Sophia, in a very matter of fact voice, as though she had become completely desensitized to the atrocities she had committed, replied “When the morning came, I woke up in a prairie twenty miles outside of town. My sister was there too, lying nearby. I had been pretty rough with her, but I think that she had survived the trip, since it looked like she had tried to crawl away from me as I slept. Bled to death before she had gotten very far, though. I threw up a few times. Waking up with the taste of my family on my throat, and seeing her like that… I couldn’t take it. And that’s when I decided that it had to end.”

“What do you mean?” asked Daniel, looking at her curiously.

Sophia shifted, her bones making a strange sort of sound, as her shattered ribs finished setting themselves back into place. “I decided to kill myself, the best way that I could figure,” she replied. As she began to stand up, the silver bullets that had pierced her chest were pushed out of her healing wounds, and let out a bright metallic song as they clattered to the floor. “I bought a silver knife from an antique store. Hell, I bought three, just to make sure that at least one was real. I stabbed myself, through the heart, with each of them. I had hoped that would be the end. But like I said, you shouldn’t believe everything you read.”
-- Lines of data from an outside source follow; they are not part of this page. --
What follows belongs to an exercise in optimizing a design on an open flow for small area, a short achievable clock period and few clock cycles; a production flow would make more cautious choices.
Only simulation tests tie the RTL to the original design; equivalence was not proved.
No activity file was given, so power comes from the tool's default toggle rates.

==> flow/design.v <==
`default_nettype none
package acc_pkg;
  localparam int LANES  = 4;
  localparam int LANE_W = 16;
  localparam int ACC_W  = 32;
  localparam int DATA_W = LANES * LANE_W;
endpackage
`default_nettype wire
`default_nettype none
`timescale 1ns/1ns
module acc_ctrl (
  input  logic        ap_clk,
  input  logic        ap_rst_n,
  input  logic        ap_start,
  input  logic [31:0] cfg,
  input  logic        ifm_valid,
  input  logic        wgt_valid,
  input  logic        ofm_ready,
  output logic        ap_idle,
  output logic        ap_done,
  output logic        take,        
  output logic        fresh,       
  output logic        ofm_valid
);
  logic        busy;        
  logic        in_act;      
  logic        done_q;
  logic        out_q;       
  logic        last_in;     
  logic [15:0] ci_q;        
  logic [15:0] pc;          
  logic [15:0] wc;          
  logic start_acc;
  logic word_end;
  logic emit;
  assign start_acc = ap_start && !busy;
  assign take      = in_act && ifm_valid && wgt_valid && (!out_q || ofm_ready);
  assign word_end  = (pc == 16'd0);
  assign emit      = out_q && ofm_ready;
  always_ff @(posedge ap_clk) begin
    if (!ap_rst_n) begin
      busy    <= 1'b0;
      in_act  <= 1'b0;
      done_q  <= 1'b0;
      out_q   <= 1'b0;
      fresh   <= 1'b1;
    end else begin
      done_q <= 1'b0;
      if (start_acc) begin
        busy   <= 1'b1;
        in_act <= 1'b1;
        fresh  <= 1'b1;
      end
      if (take) begin
        fresh <= word_end;
        if (word_end && last_in) in_act <= 1'b0;
      end
      if (take && word_end) begin
        out_q <= 1'b1;
      end else if (emit) begin
        out_q <= 1'b0;
      end
      if (emit && !in_act && !(take && word_end)) begin
        busy   <= 1'b0;
        done_q <= 1'b1;
      end
    end
  end
  always_ff @(posedge ap_clk) begin
    if (start_acc) begin
      ci_q    <= cfg[31:16];
      pc      <= cfg[31:16] - 16'd1;
      wc      <= cfg[15:0] - 16'd1;
      last_in <= (cfg[15:0] == 16'd1);
    end else if (take) begin
      if (word_end) begin
        pc      <= ci_q - 16'd1;
        wc      <= wc - 16'd1;
        last_in <= (wc == 16'd1);
      end else begin
        pc <= pc - 16'd1;
      end
    end
  end
  assign ap_idle   = !busy;
  assign ap_done   = done_q;
  assign ofm_valid = out_q;
endmodule
`default_nettype wire
`default_nettype none
`timescale 1ns/1ns
module mac_engine (
  input  logic          ap_clk,
  input  logic          take,
  input  logic          fresh,
  input  logic [63:0]   ifm_data,
  input  logic [63:0]   wgt_data,
  output logic [127:0]  ofm_data
);
  logic [3:0][31:0] acc;
  logic [63:0]      a;
  logic [63:0]      b;
  always_comb begin
    for (int i = 0; i < 8; i++) begin
      a[i*8 +: 8] = ifm_data[(7-i)*8 +: 8];
      b[i*8 +: 8] = wgt_data[(7-i)*8 +: 8];
    end
  end
  always_ff @(posedge ap_clk) begin
    if (take) begin
      for (int l = 0; l < 4; l++) begin
        acc[l] <= (fresh ? 32'd0 : acc[l]) + 32'(a[l*16 +: 16]) * 32'(b[l*16 +: 16]);
      end
    end
  end
  always_comb begin
    for (int l = 0; l < 4; l++) begin
      for (int i = 0; i < 4; i++) begin
        ofm_data[l*32 + i*8 +: 8] = acc[l][(3-i)*8 +: 8];
      end
    end
  end
endmodule
`default_nettype wire
`default_nettype none
`timescale 1ns/1ns
module krnl_acc (
  input  logic               ap_clk,
  input  logic               ap_rst_n,
  input  logic               ap_start,
  input  logic [31:0]        cfg,
  output logic               ap_idle,
  output logic               ap_done,
  input  logic               ifm_valid,
  output logic               ifm_ready,
  input  logic [63:0]        ifm_data,
  input  logic               wgt_valid,
  output logic               wgt_ready,
  input  logic [63:0]        wgt_data,
  output logic               ofm_valid,
  input  logic               ofm_ready,
  output logic [127:0]       ofm_data
);
  logic take;
  logic fresh;
  acc_ctrl i_acc_ctrl (
    .ap_clk    (ap_clk),
    .ap_rst_n  (ap_rst_n),
    .ap_start  (ap_start),
    .cfg       (cfg),
    .ifm_valid (ifm_valid),
    .wgt_valid (wgt_valid),
    .ofm_ready (ofm_ready),
    .ap_idle   (ap_idle),
    .ap_done   (ap_done),
    .take      (take),
    .fresh     (fresh),
    .ofm_valid (ofm_valid)
  );
  mac_engine i_mac_engine (
    .ap_clk   (ap_clk),
    .take     (take),
    .fresh    (fresh),
    .ifm_data (ifm_data),
    .wgt_data (wgt_data),
    .ofm_data (ofm_data)
  );
  assign ifm_ready = take;
  assign wgt_ready = take;
endmodule
`default_nettype wire
==> flow/run.sh <==
#!/bin/bash
# synth_recipe.tcl (not shown) runs the flow's synth.tcl, then flattens the netlist and writes it again
# the make line also repeats each setting of config.mk as NAME=value (left out here)
make -C /OpenROAD-flow-scripts/flow DESIGN_CONFIG=/design/flow/config.mk WORK_HOME=/design/flow/orfs CLKGATE_MAP_FILE= SYNTH_SCRIPT=/design/flow/synth_recipe.tcl finish
==> flow/config.mk <==
export PLATFORM = sky130hd
export DESIGN_NAME = krnl_acc
export DESIGN_NICKNAME = krnl_acc
export VERILOG_FILES = /design/flow/design.v
export SDC_FILE = /design/flow/constraint.sdc
export NUM_CORES = 4
export LEC_CHECK = 0
export CAP_MARGIN = 20
export CORE_MARGIN = 2
export CORE_UTILIZATION = 40
export SLEW_MARGIN = 20
==> flow/constraint.sdc <==
create_clock -name core_clock -period 9.0 [get_ports {ap_clk}]
set_input_delay 1.8000 -clock core_clock [delete_from_list [all_inputs] [get_ports {ap_clk}]]
set_output_delay 1.8000 -clock core_clock [all_outputs]
set_load 0.01 [all_outputs]
==> run summary <==
-- cell type report --
cell class              instances  area [sq um]  share of cell area (%)
clock inverters                15         192.7                  0.3800
flip-flops and latches        182          5419                   10.69
multi-input cells            3290         34090                   67.22
inverters                    1242          4667                   9.203
repair buffers                438          4059                   8.004
well taps                    1488          1862                   3.671
clock buffers                  17         425.4                  0.8389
Daniel pulled out his pistol, and emptied the clip into Sophia. She let out a cry of pain as she fell. Lying on the floor, her body began to twist and writhe, and her flesh bulged and tore, for the sun had finished setting, and the beast within her would be restrained no more. Screaming as her bones snapped and reshaped themselves, and her flesh warped into that of a monster, her eyes became a pair of piercing yellow lights that fixed on Daniel with the hunger of a predator. Daniel turned and sprinted away, letting his gun fall from his grasp, as it had proven to be all but useless. Ere he had gotten far, he felt the full weight of the beast bear down on his back, as Sophia tore into him with her ferocious claws. Tumbling to the ground, he withdrew a dagger from his coat pocket, and sank the rune-etched blade into Sophia’s chest with as much force as he could muster. Ignoring the pain, Sophia knocked Daniel’s arms away, and looked into his eyes for but a moment before sinking her teeth into his throat, effortlessly ripping it apart as she greedily devoured him. The hunt would continue yet another night. And Sophia had long ago surrendered to the fact that, for her, it was a hunt that would never end.